As seen in Chart 1 below, over the past two decades, fixed income served as a strong diversifier in times of equity drawdowns. For example, during and after the dot-com bubble (2000-2002) and housing crisis (2008), the Bloomberg U.S. Aggregate Index provided positive total returns, serving as a ballast to negative equity returns. However, this was not the case during the first four months of the year, with the Bloomberg Agg following the S&P 500 into the red amid spiking interest rates.
Rates and equity-bond correlation find footing
The Treasury yield curve has seen a considerable shift up since the beginning of the year.
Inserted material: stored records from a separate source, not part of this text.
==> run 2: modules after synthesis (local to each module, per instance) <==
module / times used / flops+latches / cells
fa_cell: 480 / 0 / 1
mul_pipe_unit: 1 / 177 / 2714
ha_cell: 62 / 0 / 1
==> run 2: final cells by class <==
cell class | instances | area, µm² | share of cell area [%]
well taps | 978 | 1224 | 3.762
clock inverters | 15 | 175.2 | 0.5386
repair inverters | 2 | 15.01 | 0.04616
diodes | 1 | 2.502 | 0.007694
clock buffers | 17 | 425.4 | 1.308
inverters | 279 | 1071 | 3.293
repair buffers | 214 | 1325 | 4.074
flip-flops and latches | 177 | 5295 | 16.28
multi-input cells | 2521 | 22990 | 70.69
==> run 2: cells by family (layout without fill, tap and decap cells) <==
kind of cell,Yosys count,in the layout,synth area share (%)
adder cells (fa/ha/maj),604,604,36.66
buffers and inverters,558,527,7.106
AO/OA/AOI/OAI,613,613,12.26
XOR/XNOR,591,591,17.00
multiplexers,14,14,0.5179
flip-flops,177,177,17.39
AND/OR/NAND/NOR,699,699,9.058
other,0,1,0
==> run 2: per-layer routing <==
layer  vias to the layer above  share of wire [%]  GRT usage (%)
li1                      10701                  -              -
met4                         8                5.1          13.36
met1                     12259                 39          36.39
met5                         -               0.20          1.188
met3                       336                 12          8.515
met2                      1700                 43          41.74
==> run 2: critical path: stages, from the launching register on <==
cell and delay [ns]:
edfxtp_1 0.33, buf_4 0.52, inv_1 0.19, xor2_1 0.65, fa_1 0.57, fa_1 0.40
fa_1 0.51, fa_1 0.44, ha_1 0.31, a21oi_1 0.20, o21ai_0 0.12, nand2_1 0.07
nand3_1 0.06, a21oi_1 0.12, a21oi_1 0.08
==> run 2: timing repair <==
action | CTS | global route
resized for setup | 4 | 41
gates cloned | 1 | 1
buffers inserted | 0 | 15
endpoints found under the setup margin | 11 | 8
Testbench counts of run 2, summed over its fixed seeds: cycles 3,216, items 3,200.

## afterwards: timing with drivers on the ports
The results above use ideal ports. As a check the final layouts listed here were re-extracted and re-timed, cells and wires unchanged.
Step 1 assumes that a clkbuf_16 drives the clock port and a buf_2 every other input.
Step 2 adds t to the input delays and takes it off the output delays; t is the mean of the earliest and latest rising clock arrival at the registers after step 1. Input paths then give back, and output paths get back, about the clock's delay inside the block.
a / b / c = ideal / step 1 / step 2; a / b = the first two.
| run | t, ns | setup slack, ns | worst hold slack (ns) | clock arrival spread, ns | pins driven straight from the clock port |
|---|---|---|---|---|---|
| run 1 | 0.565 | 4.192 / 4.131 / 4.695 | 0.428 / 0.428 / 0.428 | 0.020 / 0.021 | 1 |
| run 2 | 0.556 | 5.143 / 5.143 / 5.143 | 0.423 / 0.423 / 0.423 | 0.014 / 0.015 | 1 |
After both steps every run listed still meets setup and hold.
Background: an optimization exercise with open tools, aiming at small area. Do not read the settings as production practice.
The RTL was checked by simulation tests, not by an equivalence proof against the original design.
Power figures rest on the tool's default switching activity, not on a simulated workload.

$ cat design/flow/standard.sh
#!/bin/bash
# synth_recipe.tcl (not shown) runs the flow's synth.tcl, then flattens the netlist and writes it again
# the make line also repeats each setting of config.mk as NAME=value (left out here)
make -C /OpenROAD-flow-scripts/flow DESIGN_CONFIG=/design/flow/config.mk WORK_HOME=/design/flow/orfs CLKGATE_MAP_FILE= SYNTH_SCRIPT=/design/flow/synth_recipe.tcl "${@:-finish}"
$ cat design/flow/design.v
`timescale 1ns/100ps
package merge_pkg;
  localparam int NUM_CH = 4;              
  localparam int LANES  = 4;              
  localparam int KEY_W  = 16;
  localparam int BEAT_W = LANES * KEY_W;  
  localparam int ID_W   = 2;
  localparam int RUN_W  = 8;
  localparam int OWN_DEPTH = 11;
  localparam int HEAD_DEPTH = 3;
  localparam int LOW_W     = KEY_W - 1;
  localparam int MSBC_W    = 3;           
  localparam int ENT_W     = LANES * LOW_W + MSBC_W + 1;
  typedef logic [KEY_W-1:0]  key_t;
  typedef logic [BEAT_W-1:0] beat_t;
  typedef logic [ID_W-1:0]   ch_id_t;
  typedef logic [RUN_W-1:0]  run_cnt_t;
  typedef logic [ENT_W-1:0]  ent_t;
endpackage
`timescale 1ns/100ps
module run_tagger (
  input  logic                aclk,
  input  logic                arst_n,
  input  logic                start,
  input  merge_pkg::run_cnt_t run_beats,
  input  logic                rvalid,
  output logic                rready,
  input  merge_pkg::beat_t    rdata,
  input  merge_pkg::ch_id_t   rid,
  input  logic                rlast,
  input  logic [merge_pkg::NUM_CH-1:0] ch_full,
  output logic                tag_valid,    
  output merge_pkg::beat_t    tag_data,
  output merge_pkg::ch_id_t   tag_id,
  output logic                tag_last
);
  logic                accept;
  logic                run_end;
  logic                held_q;
  merge_pkg::run_cnt_t cur_cnt;
  merge_pkg::run_cnt_t nxt_cnt;
  merge_pkg::run_cnt_t run_cnt [merge_pkg::NUM_CH];
  assign tag_valid = held_q & ~ch_full[tag_id];
  assign rready    = ~(held_q & ch_full[tag_id]);
  assign accept    = rvalid & rready;
  assign cur_cnt = start ? '0 : run_cnt[rid];
  assign nxt_cnt = cur_cnt + 1'b1;
  assign run_end = (run_beats != '0) && (nxt_cnt == run_beats);
  always_ff @(posedge aclk or negedge arst_n) begin
    if (!arst_n) begin
      for (int i = 0; i < merge_pkg::NUM_CH; i++) begin
        run_cnt[i] <= '0;
      end
    end else begin
      for (int i = 0; i < merge_pkg::NUM_CH; i++) begin
        if (accept && (rid == merge_pkg::ch_id_t'(i))) begin
          run_cnt[i] <= run_end ? '0 : nxt_cnt;   
        end else if (start) begin
          run_cnt[i] <= '0;
        end
      end
    end
  end
  always_ff @(posedge aclk or negedge arst_n) begin
    if (!arst_n) begin
      held_q <= 1'b0;
    end else begin
      if (rready) held_q <= rvalid;
    end
  end
  always_ff @(posedge aclk) begin
    if (accept) begin
      tag_data <= rdata;
      tag_id   <= rid;
      tag_last <= rlast | run_end;   
    end
  end
endmodule
`timescale 1ns/100ps
module beat_presort (
  input  merge_pkg::beat_t in_data,      
  output merge_pkg::beat_t pair_data,    
  input  merge_pkg::beat_t pair_q,       
  output merge_pkg::beat_t out_data      
);
  localparam int W = merge_pkg::KEY_W;
  merge_pkg::key_t k  [merge_pkg::LANES];
  merge_pkg::key_t l1 [merge_pkg::LANES];
  merge_pkg::key_t l2 [merge_pkg::LANES];
  function automatic merge_pkg::key_t key_min(merge_pkg::key_t a, merge_pkg::key_t b);
    key_min = (a < b) ? a : b;
  endfunction
  function automatic merge_pkg::key_t key_max(merge_pkg::key_t a, merge_pkg::key_t b);
    key_max = (a < b) ? b : a;
  endfunction
  always_comb begin
    for (int i = 0; i < merge_pkg::LANES; i++) begin
      k[i]  = in_data[i*W +: W];
      l2[i] = pair_q[i*W +: W];
    end
    l1[0] = key_min(k[0], k[1]);
    l1[1] = key_max(k[0], k[1]);
    l1[2] = key_min(k[2], k[3]);
    l1[3] = key_max(k[2], k[3]);
    pair_data[0*W +: W] = key_min(l1[0], l1[2]);
    pair_data[2*W +: W] = key_max(l1[0], l1[2]);
    pair_data[1*W +: W] = key_min(l1[1], l1[3]);
    pair_data[3*W +: W] = key_max(l1[1], l1[3]);
    out_data[0*W +: W] = l2[0];
    out_data[1*W +: W] = key_min(l2[1], l2[2]);
    out_data[2*W +: W] = key_max(l2[1], l2[2]);
    out_data[3*W +: W] = l2[3];
  end
endmodule
`timescale 1ns/100ps
module stream_fifo (
  input  logic                 aclk,
  input  logic                 arst_n,
  input  logic                 wr_en,
  input  merge_pkg::ent_t      wr_ent,
  output logic                 rd_valid,
  input  logic                 rd_ready,
  output merge_pkg::ent_t      rd_ent,
  output logic                 full
);
  localparam int H = merge_pkg::HEAD_DEPTH;
  localparam int B = merge_pkg::OWN_DEPTH - merge_pkg::HEAD_DEPTH;
  merge_pkg::ent_t mem [B];
  logic [3:0]      count_q;
  merge_pkg::ent_t stage_q [H];
  logic [H-1:0]    stage_vld_q;
  logic [H-1:0]    stage_load;     
  logic            buf_vld;
  logic            pop;
  merge_pkg::ent_t buf_head;
  assign rd_valid = stage_vld_q[0];
  assign rd_ent   = stage_q[0];
  assign buf_vld  = (count_q != '0);
  always_comb begin
    stage_load[0] = ~stage_vld_q[0] | rd_ready;
    for (int i = 1; i < H; i++) begin
      stage_load[i] = ~stage_vld_q[i] | stage_load[i-1];
    end
  end
  assign pop  = stage_load[H-1] & buf_vld;
  assign full = (&stage_vld_q) & (count_q == 4'(B));
  always_ff @(posedge aclk) begin
    if (wr_en) begin
      mem[0] <= wr_ent;
      for (int i = 1; i < B; i++) mem[i] <= mem[i-1];
    end
  end
  always_ff @(posedge aclk or negedge arst_n) begin
    if (!arst_n) begin
      count_q <= '0;
    end else if (wr_en & ~pop) begin
      count_q <= count_q + 1'b1;
    end else if (pop & ~wr_en) begin
      count_q <= count_q - 1'b1;
    end
  end
  always_comb begin
    buf_head = '0;
    for (int i = 0; i < B; i++) begin
      if (count_q == 4'(i + 1)) buf_head = buf_head | mem[i];
    end
  end
  always_ff @(posedge aclk) begin
    for (int i = 0; i < H - 1; i++) begin
      if (stage_load[i]) stage_q[i] <= stage_q[i+1];
    end
    if (stage_load[H-1]) stage_q[H-1] <= buf_head;
  end
  always_ff @(posedge aclk or negedge arst_n) begin
    if (!arst_n) begin
      stage_vld_q <= '0;
    end else begin
      for (int i = 0; i < H - 1; i++) begin
        if (stage_load[i]) stage_vld_q[i] <= stage_vld_q[i+1];
      end
      if (stage_load[H-1]) stage_vld_q[H-1] <= buf_vld;
    end
  end
endmodule
`timescale 1ns/100ps
module channel_fifo_bank (
  input  logic                                     aclk,
  input  logic                                     arst_n,
  input  logic                                     in_valid,
  input  merge_pkg::beat_t                         in_data,
  input  merge_pkg::ch_id_t                        in_id,
  input  logic                                     in_last,
  output logic [merge_pkg::NUM_CH-1:0]             out_tvalid,
  input  logic [merge_pkg::NUM_CH-1:0]             out_tready,
  output merge_pkg::beat_t [merge_pkg::NUM_CH-1:0] out_tdata,
  output logic [merge_pkg::NUM_CH-1:0]             out_tlast,
  output logic [merge_pkg::NUM_CH-1:0]             ch_full
);
  merge_pkg::ent_t ch_rd_ent [merge_pkg::NUM_CH];
  merge_pkg::ent_t wr_ent;
  function automatic merge_pkg::ent_t pack_ent(merge_pkg::beat_t d, logic last);
    logic [merge_pkg::LANES-1:0] m;
    logic [merge_pkg::MSBC_W-1:0] c;
    for (int i = 0; i < merge_pkg::LANES; i++) begin
      m[i] = d[i*merge_pkg::KEY_W + merge_pkg::LOW_W];
      pack_ent[i*merge_pkg::LOW_W +: merge_pkg::LOW_W] = d[i*merge_pkg::KEY_W +: merge_pkg::LOW_W];
    end
    c[2] = m[0];                               
    c[1] = m[2] & ~m[0];                       
    c[0] = (m[3] & ~m[2]) | (m[1] & ~m[0]);    
    pack_ent[merge_pkg::LANES*merge_pkg::LOW_W +: merge_pkg::MSBC_W] = c;
    pack_ent[merge_pkg::ENT_W-1] = last;
  endfunction
  function automatic merge_pkg::beat_t unpack_data(merge_pkg::ent_t e);
    logic [merge_pkg::MSBC_W-1:0] c;
    logic [merge_pkg::LANES-1:0]  m;
    c    = e[merge_pkg::LANES*merge_pkg::LOW_W +: merge_pkg::MSBC_W];
    m[3] = c[2] | c[1] | c[0];                 
    m[2] = c[2] | c[1];                        
    m[1] = c[2] | (c[1] & c[0]);               
    m[0] = c[2];                               
    for (int i = 0; i < merge_pkg::LANES; i++) begin
      unpack_data[i*merge_pkg::KEY_W +: merge_pkg::KEY_W] =
        {m[i], e[i*merge_pkg::LOW_W +: merge_pkg::LOW_W]};
    end
  endfunction
  assign wr_ent = pack_ent(in_data, in_last);
  for (genvar ch = 0; ch < merge_pkg::NUM_CH; ch++) begin : g_ch
    stream_fifo u_stream_fifo (
      .aclk     (aclk),
      .arst_n   (arst_n),
      .wr_en    (in_valid && (in_id == merge_pkg::ch_id_t'(ch))),
      .wr_ent   (wr_ent),
      .rd_valid (out_tvalid[ch]),
      .rd_ready (out_tready[ch]),
      .rd_ent   (ch_rd_ent[ch]),
      .full     (ch_full[ch])
    );
    assign out_tdata[ch] = unpack_data(ch_rd_ent[ch]);
    assign out_tlast[ch] = ch_rd_ent[ch][merge_pkg::ENT_W-1];
  end
endmodule
`timescale 1ns/100ps
module merge_frontend_top (
  input  logic                                     aclk,
  input  logic                                     arst_n,
  input  logic                                     start,
  input  merge_pkg::run_cnt_t                      run_beats,
  input  logic                                     rvalid,
  output logic                                     rready,
  input  merge_pkg::beat_t                         rdata,
  input  merge_pkg::ch_id_t                        rid,
  input  logic                                     rlast,
  output logic [merge_pkg::NUM_CH-1:0]             out_tvalid,
  input  logic [merge_pkg::NUM_CH-1:0]             out_tready,
  output merge_pkg::beat_t [merge_pkg::NUM_CH-1:0] out_tdata,
  output logic [merge_pkg::NUM_CH-1:0]             out_tlast
);
  logic                         tag_valid;
  merge_pkg::beat_t             tag_data;
  merge_pkg::ch_id_t            tag_id;
  logic                         tag_last;
  merge_pkg::beat_t             pair_data;
  merge_pkg::beat_t             sort_data;
  logic [merge_pkg::NUM_CH-1:0] ch_full;
  run_tagger u_run_tagger (
    .aclk      (aclk),
    .arst_n    (arst_n),
    .start     (start),
    .run_beats (run_beats),
    .rvalid    (rvalid),
    .rready    (rready),
    .rdata     (pair_data),
    .rid       (rid),
    .rlast     (rlast),
    .ch_full   (ch_full),
    .tag_valid (tag_valid),
    .tag_data  (tag_data),
    .tag_id    (tag_id),
    .tag_last  (tag_last)
  );
  beat_presort u_beat_presort (
    .in_data   (rdata),
    .pair_data (pair_data),
    .pair_q    (tag_data),
    .out_data  (sort_data)
  );
  channel_fifo_bank u_channel_fifo_bank (
    .aclk       (aclk),
    .arst_n     (arst_n),
    .in_valid   (tag_valid),
    .in_data    (sort_data),
    .in_id      (tag_id),
    .in_last    (tag_last),
    .out_tvalid (out_tvalid),
    .out_tready (out_tready),
    .out_tdata  (out_tdata),
    .out_tlast  (out_tlast),
    .ch_full    (ch_full)
  );
endmodule
$ cat design/flow/config.mk
export PLATFORM = sky130hd
export DESIGN_NAME = merge_frontend_top
export DESIGN_NICKNAME = merge_frontend_top
export VERILOG_FILES = /design/flow/design.v
export SDC_FILE = /design/flow/constraint.sdc
export NUM_CORES = 4
export LEC_CHECK = 0
export CAP_MARGIN = 20
export CORE_MARGIN = 2
export CORE_UTILIZATION = 70
export CTS_BUF_LIST = sky130_fd_sc_hd__clkbuf_8
export CTS_CLUSTER_DIAMETER = 80
export CTS_CLUSTER_SIZE = 16
export PLACE_DENSITY = 0.8
export SETUP_SLACK_MARGIN = 0.1
export SLEW_MARGIN = 20
$ cat design/flow/flow/run.sh
#!/bin/bash
# Own layout flow: the standard ORFS flow (standard.sh, standard
# synthesis included) with these changes to how the layout is made:
#  1. port buffers are sky130_fd_sc_hd__buf_1 (every port still gets one)
#  2. CTS builds its tree from clkbuf_8 (clkbuf_16 at the root), clusters
#     of at most 16 sinks, and inserts no dummy loads
# ORFS writes each step's log under orfs/logs; make's output is in layout.log.
set -euo pipefail
W=$(pwd)
export BUFFER_PORTS_ARGS="-buffer_cell sky130_fd_sc_hd__buf_1"
export CTS_ARGS="-sink_clustering_enable -repair_clock_nets -buf_list sky130_fd_sc_hd__clkbuf_8 -root_buf sky130_fd_sc_hd__clkbuf_16 -sink_clustering_size 16 -sink_clustering_max_diameter 80 -dont_use_dummy_load"
bash $W/standard.sh finish > $W/layout.log 2>&1
test -f $W/out/final.def
$ cat design/flow/constraint.sdc
create_clock -name core_clock -period 6.0 [get_ports {aclk}]
set_input_delay 1.2000 -clock core_clock [delete_from_list [all_inputs] [get_ports {aclk}]]
set_output_delay 1.2000 -clock core_clock [all_outputs]
set_load 0.01 [all_outputs]
==> run notes, run 1 <==
The number of pins exceeding their max-slew limit in the final report came out at 0. The starting DRC count in detailed routing came out at 9,228. The slew at the pin closest to its max-slew limit is 1.239 ns. Counting stages on the worst path, the most repeated cell is sky130_fd_sc_hd__buf_4. TritonCTS built the clock tree. The die is 396.7 um wide. Setup repair after global routing left no endpoint under its margin. After synthesis, the share of flip-flops with an asynchronous set or reset is 0.02072. The finished cells cover 113,500 sq um. The wire length after detailed routing is 245,100 um. The internal cell power is 0.03312 W. The share of synthesized area in the top cell type comes to 0.8021. The critical path launch point type is a primary input.

The hold buffer count at CTS is 0. Of the total power, combinational logic draws 0.187. VDD sags by at most 0.0003044 V. The critical path is of the in -> reg type.

The final weighted congestion of routability-driven global placement is 0.9226. The clock transition at the registers of the reported paths is 0.11 ns. The flip-flop cell with the highest count after synthesis is sky130_fd_sc_hd__edfxtp_1. The site row count came out at 144. The aggregate global routing overflow is 0. The sequential element share of the synthesized area came out at 0.8162. The number of CTS-inserted buffers came out at 203. The min-delay analysis places its worst path in the category reg -> reg. In this run the power density over the cells is 415.6 nW/um^2. The worst slew slack as a fraction of its limit is 0.1738.

The top-level port count is 348. The instance area at placement is 110,500 sq um. Data on the critical path arrives at its endpoint at 5.65 ns. The clock latency of the later-clocked register in the worst-skew pair came out at 0.86 ns. The first global-routing pass estimated 350,300 um of wire.

The depth of the CTS H-tree came out at 4. The signal on the critical path passes through buf_1 > inv_1 > ha_1 > a21o_1 > a21o_1 > a221oi_1 > o21ai_1 > buf_4 > o21ai_0 > buf_4 > nand2_1 > ha_1 > a2111oi_0 > o21ai_0 > a221oi_1 > buf_4 > and3_1 > buf_12 > nand2_1 > a21oi_1 > nor2_1 > a21oi_1. The clock group share of total power is 0.186.

Detailed routing placed a total of 111,400 um of wire on met2. The number of cells produced by synthesis is 5,872. After synthesis, the mean cell area works out to 18.38 sq um. The final hold violation count was 0. Of the cells placed in the final design, the portion with a size suffix greater than 1 is 0.08101. The die footprint is 157,300 sq um. The final hold slack came out at 0.3768 ns. The count of nets left with antenna violations once routing finished came out at 0. The post-layout net count came out at 6,217.

The net switching power figure came out at 0.01406 W. The most frequent standard cell in the layout excluding fill and tap cells is sky130_fd_sc_hd__edfxtp_1. The layout overhead on the synthesized area came out at 5.165%. The delay contributed by the slowest stage of the critical path came out at 0.35 ns.

The data required time of the worst path is 6.62 ns. In the layout the commonest cells are sky130_fd_sc_hd__edfxtp_1 (2,883), sky130_fd_sc_hd__a22oi_1 (1,024), sky130_fd_sc_hd__buf_1 (346). The max-cap violation count came out at 0.

The placeable core region is 153,500 sq um. The chip height came out at 396.7 um. The total of cells resized after clock tree synthesis is 0.

Counting tap cells, the placed design contains a total of 7,876 instances. The largest net degree at the start of global routing is 226. After legalization and detailed placement, the total HPWL measured 142,800 um. The routed wirelength normalized by instance count is 30.13 um. Of the total power, the share spent switching nets is 0.2980. The post-CTS setup buffer count is 0.

The initial cell density of the core came out at 0.7031. The synthesized design contains 2,883 enable-type register cells. The distinct cell type count of the synthesized netlist came out at 67. The cell leakage power is 36.23 nW. The number of clock sinks is 2,944. The sum of negative setup slack is 0 ns. In the global route stage, overall resource usage came out at 0.3065. The root buffer selected by CTS is sky130_fd_sc_hd__clkbuf_16. In the routed design, unresolved DRC markers number 0.

The number of vias per cell is 7.058. The first TritonRoute pass finished after 8 iterations. The flow ran to the end and the layout has no timing, DRC or antenna violations.

The clock tree skew after final layout is 0.1144 ns. The post-synthesis net count came out at 6,051. The worst setup path is captured at a register. The portion of total power attributed to sequential cells is 0.627. Sorting the synthesized cells by area gives the leading types as sky130_fd_sc_hd__edfxtp_1 (80%), sky130_fd_sc_hd__a22oi_1 (7.1%), sky130_fd_sc_hd__buf_4 (1.8%), sky130_fd_sc_hd__nand4_1 (1.6%), sky130_fd_sc_hd__dfrtp_1 (1.4%). Based on the critical path, the design can be clocked at up to 0.1991 GHz.

The initial antenna violation count was 46. The routed length on met1 is 91,740 um. The count of state elements after synthesis is 2,944. Setup violations remaining at the end of the flow were counted as 0. Once layout is complete, the cells apart from fillers number 8,136. The largest fanout on the critical path is 25. The period utilization is 0.8372. The via count of the first global-routing pass is 54,206. The routed wire length on met3 came out at 32,410 um.

The maximum buffer depth of the clock tree is 3. The synthesized cell area came out at 107,900 sq um. The topmost layer with routed signal wires is met5. The slowest stage of the critical path is the sky130_fd_sc_hd__a2111oi_0 cell.

The final route contains 57,420 vias. The shortest clock period the worst path allows after layout came out at 5.023 ns. sky130_fd_sc_hd__edfxtp_1 takes more of the synthesized area than any other cell.

Input and output buffers added on the ports amount to 347. The count of warnings emitted by yosys came out at 11.
Yosys cell counts (15+ instances only):
master / count
sky130_fd_sc_hd__edfxtp_1: 2883
sky130_fd_sc_hd__a22oi_1: 1024
sky130_fd_sc_hd__nand4_1: 268
sky130_fd_sc_hd__buf_4: 256
sky130_fd_sc_hd__clkbuf_1: 229
sky130_fd_sc_hd__nand2_1: 150
sky130_fd_sc_hd__nand3_1: 103
sky130_fd_sc_hd__ha_1: 96
sky130_fd_sc_hd__mux2i_1: 77
sky130_fd_sc_hd__nor2_1: 76
sky130_fd_sc_hd__inv_1: 67
sky130_fd_sc_hd__o21ai_0: 63
sky130_fd_sc_hd__dfrtp_1: 61
sky130_fd_sc_hd__buf_1: 57
sky130_fd_sc_hd__nor3_1: 45
sky130_fd_sc_hd__a21oi_1: 37
sky130_fd_sc_hd__nor3b_1: 37
sky130_fd_sc_hd__o22ai_1: 32
sky130_fd_sc_hd__a211oi_1: 29
sky130_fd_sc_hd__a32o_1: 28
sky130_fd_sc_hd__o221ai_1: 26
sky130_fd_sc_hd__a21o_1: 25
sky130_fd_sc_hd__xor2_1: 19
sky130_fd_sc_hd__nand2b_1: 18
sky130_fd_sc_hd__mux2_2: 17
sky130_fd_sc_hd__and3b_1: 16
sky130_fd_sc_hd__and2_1: 15
critical path: cells and delay by family:
kind	cells	cell delay (ns)
buf+inv	6	1.11
compound gates	10	2.38
fa+ha+maj	2	0.50
simple gates	4	0.45
registers in the layout (all words and copies together), names as in the netlist:
name,flops
u_channel_fifo_bank.g_ch.u_stream_fifo.count_q,16
u_channel_fifo_bank.g_ch.u_stream_fifo.mem,2048
u_channel_fifo_bank.g_ch.u_stream_fifo.stage_q,768
u_channel_fifo_bank.g_ch.u_stream_fifo.stage_vld_q,12
u_run_tagger.held_q,1
u_run_tagger.run_cnt,32
u_run_tagger.tag_data,64
u_run_tagger.tag_id,2
u_run_tagger.tag_last,1
logic make-up (layout without fill, tap and decap cells):
group / Yosys count / in the layout / synth area share
xor+xnor: 29 / 29 / 0.002353
mux: 102 / 102 / 0.01062
flops: 2944 / 2944 / 0.8162
fa+ha+maj: 96 / 96 / 0.01113
buf+inv: 623 / 787 / 0.03091
compound gates: 1301 / 1301 / 0.08937
other cells: 0 / 56 / 0
simple gates: 777 / 777 / 0.03939
worst paths after layout:
check | from | endpoint | slack, ns | cells past startpoint
worst min-delay path | register | register | 0.38 | 0
worst min register to register | register | register | 0.38 | 0
max in group asynchronous | arst_n | asynchronous set/reset pin | 4.75 | 2
worst max-delay path | rdata[29] | u_run_tagger.tag_data[48] | 0.98 | 22
worst max register to register | u_run_tagger.tag_id[1] | register | 2.14 | 9
min in group asynchronous | arst_n | u_run_tagger.run_cnt[3][2] | 0.61 | 2
final cells by class:
type | count | area (sq um)
fill | 8462 | 40000
clock buffer | 203 | 2805
sequential | 2944 | 88100
inverter | 67 | 255.2
tap | 2044 | 2557
antenna | 56 | 140.1
timing repair buffer | 517 | 2800
multi-input combinational | 2305 | 16850
metal layers:
| layer | vias to the layer above | GRT usage |
|---|---|---|
| met1 | 28750 | 0.4479 |
| met4 | 20 | 0.1297 |
| li1 | 23921 | - |
| met2 | 4252 | 0.4447 |
| met5 | - | 0 |
| met3 | 477 | 0.08426 |
metrics by stage:
step	worst slack (ns)	total power (W)	util
floorplan	-13.11	0.03482	-
global placement	0.2668	0.03821	0.7199
detailed placement	0.2280	0.03861	0.7199
CTS	1.078	0.04706	0.7382
global route	0.5999	0.04867	0.7386
finish	0.9767	0.04718	0.7394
Case-in-point: the 10-year yield jumped from 1.5% to over 3% at one point (see Chart 2), while the 2-year yield had an even larger move, rising from 0.75% to a peak of 2.78%. These moves have been primarily driven by elevated inflation that has yet to be tamed, the Russia-Ukraine conflict (which has led to a surge in energy prices) and COVID-19 shutdowns in China (which are contributing negatively to an already-constrained supply chain).
Central banks have reacted to these developments with rate hikes and tighter policies, with the Fed’s expected neutral rate for the end of 2022 now at 2.8%, up from 1.9% at the beginning of the year.1
Bond yields looking attractive
Today, the 10-year Treasury note is trading in line with the Fed’s expected neutral rate, and there are signs traditional bond-equity correlations are returning. For instance, over the past month, the Bloomberg U.S. Agg has remained flat while equities continue their downward trajectory. Ultimately, in our view, yields look much more attractive than a few months ago. Last week’s 20-year Treasury auction is a positive example, signaling strong demand for Treasuries. The auction was well covered, and 20-year bonds priced at 3.290%, less than the pre-auction level of 3.292%.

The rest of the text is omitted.